[config.mk]
export PLATFORM = sky130hd
export DESIGN_NAME = eth_header_parser
export DESIGN_NICKNAME = d
export VERILOG_FILES = /design/src/rtl/eth_header_parser.sv
export SDC_FILE = /design/constraint.sdc
export NUM_CORES = 1
export LEC_CHECK = 0
export BUFFER_PORTS_ARGS = -buffer_cell sky130_fd_sc_hd__buf_2
export CAP_MARGIN = 25
export CORE_MARGIN = 8
export CORE_UTILIZATION = 45
export CTS_CLUSTER_DIAMETER = 200
export DETAILED_ROUTE_END_ITERATION = 6
export GPL_TIMING_DRIVEN = 0
export PLACE_DENSITY_LB_ADDON = 0.3
export SLEW_MARGIN = 15
export SYNTH_ARGS = -nofsm -noshare
export SYNTH_HDL_FRONTEND = slang
export SYNTH_SLANG_ARGS = --single-unit
[constraint.sdc]
create_clock -name clk -period 1.56 [get_ports clk]
set_input_delay 0.078 -clock clk [delete_from_list [all_inputs] [get_ports clk]]
set_output_delay 0.078 -clock clk [all_outputs]
set_load 0.1 [all_outputs]
[src/rtl/eth_header_parser.sv]
// Ingress FIFO read-side consumer: prefetches FIFO words into a 3-entry buffer,
// extracts the Ethernet header and streams the payload, dropping runt frames.
module eth_header_parser #(
    parameter int DATA_WIDTH = 9,
    parameter int ADDR_WIDTH = 4
) (
    input  logic                  clk,
    input  logic                  reset,
    input  logic [ADDR_WIDTH:0]   fifo_occu,
    output logic                  fifo_read_enable,
    input  logic [DATA_WIDTH-1:0] fifo_read_data,
    output logic [47:0]           dst_mac,
    output logic [47:0]           src_mac,
    output logic [15:0]           ethertype,
    output logic                  hdr_valid,
    input  logic                  hdr_ready,
    output logic [7:0]            payload_data,
    output logic                  payload_valid,
    output logic                  payload_last,
    input  logic                  payload_ready,
    output logic                  runt_error,
    output logic [15:0]           frame_count
);

    typedef enum logic [1:0] {
        S_HDR     = 2'd0,
        S_HDR_OUT = 2'd1,
        S_PAYLOAD = 2'd2
    } state_t;

    localparam int EOF_BIT  = DATA_WIDTH - 1;
    localparam int BUF_SIZE = 3;

    state_t                state;
    state_t                state_nxt;
    logic [DATA_WIDTH-1:0] buf_mem [BUF_SIZE];
    logic [1:0]            rd_ptr;
    logic [1:0]            wr_ptr;
    logic [1:0]            buf_count;
    logic                  inflight;
    logic                  rd_req;
    logic                  push;
    logic                  pop;
    logic [DATA_WIDTH-1:0] head;
    logic                  buf_nonempty;
    logic [3:0]            byte_idx;
    logic [3:0]            byte_idx_nxt;
    logic [111:0]          hdr_shift;
    logic                  hdr_load;
    logic                  hdr_clr;
    logic                  runt_set;
    logic                  count_inc;
    logic [ADDR_WIDTH:0]   inflight_ext;
    logic [2:0]            committed;

    function automatic logic [1:0] ptr_inc(input logic [1:0] ptr);
        return (ptr == 2'd2) ? 2'd0 : ptr + 2'd1;
    endfunction

    assign head         = buf_mem[rd_ptr];
    assign buf_nonempty = (buf_count != 2'd0);
    assign push         = inflight;

    // A read is only issued when the FIFO holds a word beyond the one already
    // in flight and the buffer can absorb both.
    assign inflight_ext = {{ADDR_WIDTH{1'b0}}, inflight};
    assign committed    = {1'b0, buf_count} + {2'b00, inflight};
    assign rd_req       = (fifo_occu > inflight_ext) && (committed < 3'd3);
    assign fifo_read_enable = rd_req & reset;

    always_ff @(posedge clk or negedge reset) begin
        if (!reset) begin
            for (int i = 0; i < BUF_SIZE; i++) begin
                buf_mem[i] <= '0;
            end
            rd_ptr    <= 2'd0;
            wr_ptr    <= 2'd0;
            buf_count <= 2'd0;
            inflight  <= 1'b0;
        end else begin
            inflight <= rd_req;
            if (push) begin
                buf_mem[wr_ptr] <= fifo_read_data;
                wr_ptr          <= ptr_inc(wr_ptr);
            end
            if (pop) begin
                rd_ptr <= ptr_inc(rd_ptr);
            end
            case ({push, pop})
                2'b10:   buf_count <= buf_count + 2'd1;
                2'b01:   buf_count <= buf_count - 2'd1;
                default: buf_count <= buf_count;
            endcase
        end
    end

    always_comb begin
        state_nxt    = state;
        byte_idx_nxt = byte_idx;
        pop          = 1'b0;
        hdr_load     = 1'b0;
        hdr_clr      = 1'b0;
        runt_set     = 1'b0;
        count_inc    = 1'b0;
        case (state)
            S_HDR: begin
                if (buf_nonempty) begin
                    pop = 1'b1;
                    if (head[EOF_BIT]) begin
                        runt_set     = 1'b1;
                        hdr_clr      = 1'b1;
                        byte_idx_nxt = 4'd0;
                    end else begin
                        hdr_load = 1'b1;
                        if (byte_idx == 4'd13) begin
                            byte_idx_nxt = 4'd0;
                            state_nxt    = S_HDR_OUT;
                        end else begin
                            byte_idx_nxt = byte_idx + 4'd1;
                        end
                    end
                end
            end
            S_HDR_OUT: begin
                if (hdr_ready) begin
                    count_inc = 1'b1;
                    state_nxt = S_PAYLOAD;
                end
            end
            S_PAYLOAD: begin
                if (buf_nonempty && payload_ready) begin
                    pop = 1'b1;
                    if (head[EOF_BIT]) begin
                        state_nxt    = S_HDR;
                        byte_idx_nxt = 4'd0;
                    end
                end
            end
            default: begin
                state_nxt    = S_HDR;
                byte_idx_nxt = 4'd0;
            end
        endcase
    end

    always_ff @(posedge clk or negedge reset) begin
        if (!reset) begin
            state       <= S_HDR;
            byte_idx    <= 4'd0;
            hdr_shift   <= '0;
            runt_error  <= 1'b0;
            frame_count <= 16'd0;
        end else begin
            state      <= state_nxt;
            byte_idx   <= byte_idx_nxt;
            runt_error <= runt_set;
            if (hdr_clr) begin
                hdr_shift <= '0;
            end else if (hdr_load) begin
                hdr_shift <= {hdr_shift[103:0], head[7:0]};
            end
            if (count_inc) begin
                frame_count <= frame_count + 16'd1;
            end
        end
    end

    // Header bytes enter at the bottom, so byte 0 ends up in the top octet.
    assign dst_mac   = hdr_shift[111:64];
    assign src_mac   = hdr_shift[63:16];
    assign ethertype = hdr_shift[15:0];
    assign hdr_valid = (state == S_HDR_OUT);

    assign payload_valid = (state == S_PAYLOAD) && buf_nonempty;
    assign payload_data  = payload_valid ? head[7:0] : 8'd0;
    assign payload_last  = payload_valid ? head[EOF_BIT] : 1'b0;

endmodule

# Word level (Yosys, flattened, before mapping)
# Index checks and enable logic that the tools add are counted.
word_totals:
  ff_bits: 169
  output_inout_bits: 141
classes:
  n_reduce_logical: 10
  bitwise_logic: 4
  add_sub_neg: 7
  n_eq_ne: 13
  muxes: 37
  magnitude_cmp: 5
op_table:
  columns: ["operator", "n"]
  rows:
  - ["$mux W112", 2]
  - ["$bwmux W27", 1]
  - ["$mux W9", 3]
  - ["$mux W4", 5]
  - ["$bmux W9 S2", 1]
  - ["$demux W9 S2", 1]
  - ["$add A16 B1 Y16 const B", 1]
  - ["$mux W2", 8]
  - ["$pmux W4 S3", 1]
  - ["$mux W1", 11]
  - ["$ne A2 B2 Y1 const B", 5]
  - ["$eq A2 B2 Y1 const B", 4]
  - ["$mux W8", 1]
  - ["$add A2 B1 Y2 const B", 3]
  - ["$ge A3 B3 Y1 const B", 2]
  - ["$not A2 Y3", 2]
  - ["$pmux W2 S3", 1]
  - ["$reduce_and A6 Y1", 1]
  - ["$reduce_bool A2 Y1", 3]
  - ["$gt A5 B1 Y1", 1]
  - ["$add A4 B1 Y4 const B", 1]
  - ["$eq A2 B1 Y1 const B", 2]
  - ["$eq A4 B4 Y1 const B", 1]
  - ["$logic_and A1 B1 Y1", 4]
  - ["other kinds (11)", 11]

# Longest topological paths before layout
# Gate-level depths: netlist of the first run.
depth:
  ltp_word: 9
  ltp_mapped: 7
  depth_no_buf: 6

# Worst setup path after synthesis of the first run
# No wires, ideal clock.
synth_timing:
  kind: "flip-flop to output port"
  from: "register rd_ptr[1]"
  to: "output payload_last"
  stages_incl_launch_ff: 6
  required_time_ps: 1482
  setup_slack_ps: -863
  arrival_time_ps: 2345
  cell_sequence: "dfrtp_1 > mux2i_1 > o21a_1 > buf_2 > buf_1 > nor2_1"
synth_via:
  elab_chain_len: 5
synth_rtl:
  columns: ["element", "line", "source"]
  rows:
  - ["start: declaration", "37", "logic [1:0] rd_ptr;"]
  - ["start signal: assignment", "87", "rd_ptr <= ptr_inc(rd_ptr);"]
  - ["$not A2 Y3 (not written as such)", "60", "assign head = buf_mem[rd_ptr];"]
  - ["$bmux W9 S2", "60", null]
  - ["$mux W9 (not written as such) (2 in a row)", "60", null]
  - ["$mux W1", "176", "assign payload_last = payload_valid ? head[EOF_BIT] : 1'b0;"]
  - ["end: declaration", "19", "output logic payload_last,"]
# Every way passes these cells. The select of a mux whose other input is x is not followed.

# Worst setup path after layout of the first run
layout_timing:
  from: "register inflight"
  to: "output fifo_read_enable"
layout_via:
  elab_chain_len: 4
  elab_cells_between_ends: 5
  classes_between: "add/sub (1); order compare (2); bitwise (1); reduce/logical (1)"
layout_rtl:
  columns: ["element", "line", "source"]
  rows:
  - ["start: declaration", "40", "logic inflight;"]
  - ["start signal: assignment", "81", "inflight <= rd_req;"]
  - ["$add A2 B1 Y3", "67", "assign committed = {1'b0, buf_count} + {2'b00, inflight};"]
  - ["$lt A3 B2 Y1", "68", "assign rd_req = (fifo_occu > inflight_ext) && (committed < 3'd3);"]
  - ["$logic_and A1 B1 Y1 (*)", "68", null]
  - ["net rd_req", "41", "logic rd_req;"]
  - ["$and A1 B1 Y1 (*)", "69", "assign fifo_read_enable = rd_req & reset;"]
  - ["end: declaration", "10", "output logic fifo_read_enable,"]
# The timed path passes the listed nets; every way through them passes the cells marked *.

==> run summary, run 1 <==
Status = complete, but fails checks
Violated checks = hold timing, setup timing
Sum Neg Setup Slack = -9.55 ns
Remaining antenna violation count = 0
Sequential fraction of the synthesis area = 59.7%
Max-Slew Margin vs Limit = 47.8%
Tmin final = 2.04 ns
Setup slack after layout = -0.485 ns
Synthesized flop and latch total = 169
Syn-to-layout area delta = 52.6%
Cts hold-fix bufs = 10
Per-cell routed wire length = 18.1 µm
Worst-margin pin slew = 0.783 ns
Routability cong. = 0.789
Die Y = 141 µm
Setup WS pre-CTS = -0.524 ns
Max cap viols = 0
Crit. End Element = output port
Initial antenna violation count = 0
CP startpoint kind = register
Layout Cells excl Fill = 1188
RSZ-0062 raised after global routing = true
Fin Clk Skew = 0.00633 ns
WL final = 21.5 mm
Core Region = 15700 µm²
Worst Path Required = 1.48 ns
Synth cell types = 47
Via-to-Cell Ratio = 5.20
Setup Viol. Count Final = 103
Delay-heaviest family, CP = simple AND/OR/NAND/NOR gates
Post-DP HPWL = 13.1 mm
TritonCTS sink count = 169
Post-Place Cells = 1085
Vias in the first global route = 5831
Row cnt = 46
DIE AREA = 20000 µm²
Global-route wire length before repair = 31.0 mm
Delay of the slowest cell on the worst path = 0.41 ns
Period utilisation layout = 131%
Slowest library cell on the worst path = dfrtp_1
Synthesized Nets = 735
Worst hold slack = -0.346 ns
Port bufs = 158
TritonCTS clock tree = done
Mapped cell area = 7090 µm²
Mean cell area of the mapped netlist = 9.98 µm²
Clk slew on worst S/H paths = 0.06 ns
ANT cells = 0
Total track usage = 19.6%
Chip Width = 141 µm
Max Fclk = 0.489 GHz
Crit path cell chain = ha_1 -> or2_4 -> a221oi_4 -> and2_4 -> buf_12
IO Count = 159
Fin nets = 984
Starting Density = 45.3%
Critical path type = reg -> out
Hold WC Path Type = in -> async
Final-report max-slew violation count = 0
DRT Pass-1 Iters = 4
Post-Syn Instances = 710
Worst Path Arrival = 1.97 ns
CP Max Fanout = 3
DRC viols = 0
Clk buf depth = 2
Most common cell after layout, fill and taps aside = nand2_1
CTS Buf Count = 17
CTS root buf = clkbuf_16
Vias = 6179
Layout cells sized above 1 = 48.6%
Gr ovfl total = 0
Clk Latency, worst-skew pair = 0.43 ns
DR iter-0 viols = 324
H-tree depth = 4
Synth warn = 0
Buf+Inv Stages, Crit Path = 1
Hold Vio Cnt, Final = 98
Largest net degree at the start of global routing = 101
Most used cells in the layout excluding fill and tap cells = 215 x nand2_1, 152 x dfrtp_1, 149 x buf_2
[sequential cells by signal, summed over array words and instances, names as in the netlist]
signal and cells:
buf_count 2, inflight 1, state 2, wr_ptr 2
buf_mem 27, hdr_shift 112, frame_count 16, rd_ptr 2
byte_idx 4, runt_error 1
[per-stage QoR]
stage | util (%) | hold slack [ns] | area (µm²)
floorplan | - | -0.218 | 7270
global placement | 53.2 | 0.322 | 8330
detailed placement | 53.5 | 0.168 | 8370
CTS | 61.6 | -0.277 | 9650
global route | 69.1 | -0.272 | 10800
finish | 69.1 | -0.346 | 10800
[area by class of cell]
class,instances,area [µm²]
Tap cell,216,270
Clock buffer,20,457
Clock inverter,12,139
Multi-Input combinational cell,491,3360
Timing Repair Buffer,230,1820
Sequential cell,169,4270
Fill cell,1157,4840
Inverter,8,33.8
Buffer,42,469
[synthesized netlist by cell type, drive strengths merged]
master	count	share of area, %
dfrtp	169	60
a21oi	8	0.56
nor2b	3	0.26
a21o	1	0.11
or2	2	0.18
nand4b	2	0.25
nor3b	1	0.11
buf	25	1.7
and2	1	0.088
o31ai	8	0.85
nand2b	1	0.088
o21ai	6	0.42
nand2	221	12
xnor2	12	1.5
nand3	114	8.1
clkbuf	18	0.95
and4	1	0.12
nor3	6	0.56
xor2	6	0.74
and3	3	0.26
o2111a	1	0.16
nand4	2	0.18
mux2	30	4.8
a211o	2	0.25
or3	1	0.088
or4b	1	0.14
o41ai	2	0.35
o211a	1	0.14
inv	8	0.42
a221oi	1	0.12
mux2i	9	1.3
a32oi	1	0.12
nor4	3	0.35
nand3b	2	0.39
ha	7	1.2
o21a	1	0.11
nor2	29	1.5
a221o	1	0.14
[worst paths after layout]
check | to | slack, ns | depth (start not counted) | start
max in group asynchronous | buf_count[0] | 1.08 | 2 | reset
setup reg to reg | byte_idx[3] | -0.13 | 5 | rd_ptr[1]
min in group clk | rd_ptr[1] | 0.23 | 4 | payload_ready
hold / removal | hdr_shift[107] | -0.35 | 1 | reset
hold reg to reg | hdr_shift[106] | 0.46 | 2 | hdr_shift[106]
setup / recovery | fifo_read_enable | -0.48 | 5 | inflight
[logic make-up after synthesis]
group                    synth area share, %
adder cells (fa/ha/maj)                 1.24
flip-flops                              59.7
AO/OA/AOI/OAI                           3.34
XOR/XNOR                                2.22
buffers and inverters                   3.12
multiplexers                            6.04
AND/OR/NAND/NOR                         24.4
[routing by layer]
metal | vias to the layer above | part of all wire [%] | global-route usage, %
met4 | 0 | 1.7 | 6.44
met2 | 174 | 53 | 33.5
met1 | 3099 | 40 | 23.9
met5 | - | 0 | 0
met3 | 28 | 6.1 | 5.01
li1 | 2878 | - | -
[what timing repair did]
item | CTS | global route
endpoints found under the setup margin | 143 | 132
setup buffers | 23 | 29
gates resized for setup | 127 | 194
endpoints found under the hold margin | 126 | 98
gates cloned | 1 | 14
pin swaps | 10 | 78
Power of run 1 is left out: the tool's default activity adds up to more than one toggle a clock period on the data nets, which glitch-free logic cannot reach.
==> inputs of run 2 (changes only) <==
- TNS_END_PERCENT: not set -> 30
==> run 2 against run 1 <==
The run still ends with hold timing, setup timing left. Utilization shrank 3.9 points. Final area down 5.6%. Worst hold slack worse by 0.043 ns. Flip-flop and latch count unchanged. Clock-buffer cell count stayed put. Clock skew up 0.0028 ns.
==> run summary, run 2 (synthesis results as in run 1) <==
Status = complete, but fails checks
Violated checks = hold timing, setup timing
Hold Vio Cnt, Final = 69 (-30%)
Met1 usage in global routing = 23.4% (-0.43 points)
Delay of the slowest cell on the worst path = 0.45 ns (+0.04 ns)
Critical path type = reg -> out
Vias in the first global route = 5802 (-0.50%)
Per-cell routed wire length = 17.2 µm (-5.0%)
Layout cells sized above 1 = 41.8% (-6.8 points)
Most used cells in the layout excluding fill and tap cells = 219 x nand2_1, 153 x dfrtp_1, 151 x buf_2
Max Fclk = 0.503 GHz (+2.8%)
Row cnt = 46 (unchanged)
Largest register FFs = 112 (unchanged)
WL final = 20.1 mm (-6.4%)
Fin Clk Skew = 0.00918 ns (+0.00285 ns)
Gr ovfl total = 0 (unchanged)
Period utilisation layout = 128% (-3.6 points)
Starting Density = 45.3% (unchanged)
ANT cells = 0 (unchanged)
Clk slew on worst S/H paths = 0.06 ns (about the same)
Max-Slew Margin vs Limit = 63.4% (+16 points)
Finished Cell Area = 10200 µm² (-5.6%)
Global-route wire length before repair = 30.5 mm (-1.6%)
Busiest grt layer = met2
Port bufs = 158 (unchanged)
Tmin final = 1.99 ns (-0.0554 ns)
Core Region = 15700 µm² (unchanged)
Chip Width = 141 µm (unchanged)
Worst Path Arrival = 1.91 ns (-0.06 ns)
CP Max Fanout = 3 (unchanged)
DRT Pass-1 Iters = 5 (+1)
Worst hold slack = -0.390 ns (-0.0434 ns)
Die Y = 141 µm (unchanged)
Crit path cell chain = ha_4 -> or2_4 -> a221oi_4 -> and2_4 -> buf_12
Fin nets = 968 (-1.6%)
IO Count = 159 (unchanged)
CTS root buf = clkbuf_16
Setup slack after layout = -0.429 ns (+0.0554 ns)
Cts hold-fix bufs = 9 (-1)
Clk Latency, worst-skew pair = 0.42 ns (about the same)
Most common cell after layout, fill and taps aside = nand2_1
Worst Path Required = 1.48 ns (about the same)
Total track usage = 19.3% (-0.30 points)
Slowest library cell on the worst path = dfrtp_2
Hold WC Path Type = in -> async
Met2 GRT Util = 32.5% (-1.0 points)
Clk buf depth = 2 (unchanged)
TritonCTS clock tree = done
Largest net degree at the start of global routing = 101 (unchanged)
Biggest regs = hdr_shift (112), buf_mem (27), frame_count (16)
Met3 Resource Use GR = 5.85% (+0.84 points)
DRC viols = 0 (unchanged)
Crit. End Element = output port
Via-to-Cell Ratio = 5.09 (-2.1%)
Top reg by flops = hdr_shift
Vias = 5963 (-3.5%)
Worst-margin pin slew = 0.549 ns (-0.234 ns)
Syn-to-layout area delta = 44.1%
TritonCTS sink count = 169 (unchanged)
Routability cong. = 0.762 (-3.5%)
Post-DP HPWL = 13.1 mm (-0.18%)
H-tree depth = 4 (unchanged)
DR iter-0 viols = 329 (+1.5%)
CTS Buf Count = 17 (unchanged)
Final-report max-slew violation count = 0 (unchanged)
CP startpoint kind = register
Setup Viol. Count Final = 51 (-50%)
Initial antenna violation count = 0 (unchanged)
Max cap viols = 0 (unchanged)
Remaining antenna violation count = 0 (unchanged)
RSZ-0062 raised after global routing = true
DIE AREA = 20000 µm² (unchanged)
Dpl cell area = 8300 µm² (-0.82%)
-- run 2: cell types whose count changed in the layout (fill, tap and decap cells not counted), sizes merged --
cell         before  now
clkbuf           41   32
buf             241  236
clkinvlp          1    4
inv              11    8
clkinv            6    4
bufinv            2    3
dlygate4sd3      10    9
nand2           222  221
-- run 2: final cells by class --
type	count	area (µm²)
clock inverter	11	145
clock buffer	20	457
multi-input combinational	490	3100
fill	1243	5450
timing repair buffer	215	1580
tap	216	270
buffer	42	362
sequential	169	4260
inverter	8	33.8
-- run 2: path summary, 6_finish.rpt --
kind | startpoint | slack, ns | endpoint | cells past startpoint
max in group asynchronous | reset | 1.05 | frame_count[6] | 2
max | inflight | -0.43 | fifo_read_enable | 5
min | reset | -0.39 | hdr_shift[107] | 1
min reg2reg | hdr_shift[107] | 0.46 | hdr_shift[107] | 2
min in group clk | hdr_ready | 0.04 | frame_count[0] | 3
max reg2reg | state[0] | -0.14 | byte_idx[3] | 6
-- run 2: critical path: cells and delay by family, from the launching register on --
kind | cells | cell delay [ns]
flops | 1 | 0.45
simple gates | 2 | 0.42
fa+ha+maj | 1 | 0.23
compound gates | 1 | 0.22
buf+inv | 1 | 0.17
-- run 2: metal layers --
metal | up-vias | share of wire (%)
met5 | - | 0
met3 | 22 | 6.8
met2 | 168 | 51
met1 | 2923 | 41
met4 | 0 | 1.3
li1 | 2850 | -
-- run 2: repair_timing --
action,4_1_cts,5_1_grt
buffers inserted,13,30
cloned,2,3
endpoints found under the setup margin,149,154
hold endpoints to repair,96,69
gates resized for setup,119,123
pin swaps,11,41
-- run 2: stage by stage --
step	utilization (%)	TNS (ns)	hold WS [ns]	std cells	worst slack [ns]
floorplan	-	-1.55	-0.218	710	-0.219
global placement	52.8	-431.47	0.338	1084	-2.86
detailed placement	53.0	-44.17	0.0678	1085	-0.474
CTS	60.8	-3.51	-0.380	1140	-0.488
global route	65.2	-10.33	-0.355	1171	-0.497
finish	65.2	-4.97	-0.390	1171	-0.429
Power of run 2 is left out for the same reason.
==> inputs of run 3 (changes only) <==
- CORE_ASPECT_RATIO: not set -> 1.5
- REMOVE_ABC_BUFFERS: not set -> 1
==> run 3 against run 2 <==
The flow still finishes with violations (hold timing, setup timing). Clock skew grew 0.0010 ns. Critical endpoint unchanged. Via count fell by 0.50%. Final cell count shrank 3.2%. Clock-buffer cell count rose by 1. Global-route usage rose by 0.47 points. Critical path type unchanged. Sequential share of layout area is 0.59 points lower. Utilization is 1.2 points higher. Final area grew 1.1%. First-iteration DRC count grew 42%.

+--

WHAT THE TASK REQUIRES
Look above for the line containing "Worst hold slack = -0.390 ns (-0.0434 ns)". Output from there through the line containing "-- run 2: final", exactly and inclusively.

COMPLETED EXERCISE
Worst hold slack = -0.390 ns (-0.0434 ns)
Die Y = 141 µm (unchanged)
Crit path cell chain = ha_4 -> or2_4 -> a221oi_4 -> and2_4 -> buf_12
Fin nets = 968 (-1.6%)
IO Count = 159 (unchanged)
CTS root buf = clkbuf_16
Setup slack after layout = -0.429 ns (+0.0554 ns)
Cts hold-fix bufs = 9 (-1)
Clk Latency, worst-skew pair = 0.42 ns (about the same)
Most common cell after layout, fill and taps aside = nand2_1
Worst Path Required = 1.48 ns (about the same)
Total track usage = 19.3% (-0.30 points)
Slowest library cell on the worst path = dfrtp_2
Hold WC Path Type = in -> async
Met2 GRT Util = 32.5% (-1.0 points)
Clk buf depth = 2 (unchanged)
TritonCTS clock tree = done
Largest net degree at the start of global routing = 101 (unchanged)
Biggest regs = hdr_shift (112), buf_mem (27), frame_count (16)
Met3 Resource Use GR = 5.85% (+0.84 points)
DRC viols = 0 (unchanged)
Crit. End Element = output port
Via-to-Cell Ratio = 5.09 (-2.1%)
Top reg by flops = hdr_shift
Vias = 5963 (-3.5%)
Worst-margin pin slew = 0.549 ns (-0.234 ns)
Syn-to-layout area delta = 44.1%
TritonCTS sink count = 169 (unchanged)
Routability cong. = 0.762 (-3.5%)
Post-DP HPWL = 13.1 mm (-0.18%)
H-tree depth = 4 (unchanged)
DR iter-0 viols = 329 (+1.5%)
CTS Buf Count = 17 (unchanged)
Final-report max-slew violation count = 0 (unchanged)
CP startpoint kind = register
Setup Viol. Count Final = 51 (-50%)
Initial antenna violation count = 0 (unchanged)
Max cap viols = 0 (unchanged)
Remaining antenna violation count = 0 (unchanged)
RSZ-0062 raised after global routing = true
DIE AREA = 20000 µm² (unchanged)
Dpl cell area = 8300 µm² (-0.82%)
-- run 2: cell types whose count changed in the layout (fill, tap and decap cells not counted), sizes merged --
cell         before  now
clkbuf           41   32
buf             241  236
clkinvlp          1    4
inv              11    8
clkinv            6    4
bufinv            2    3
dlygate4sd3      10    9
nand2           222  221
-- run 2: final cells by class --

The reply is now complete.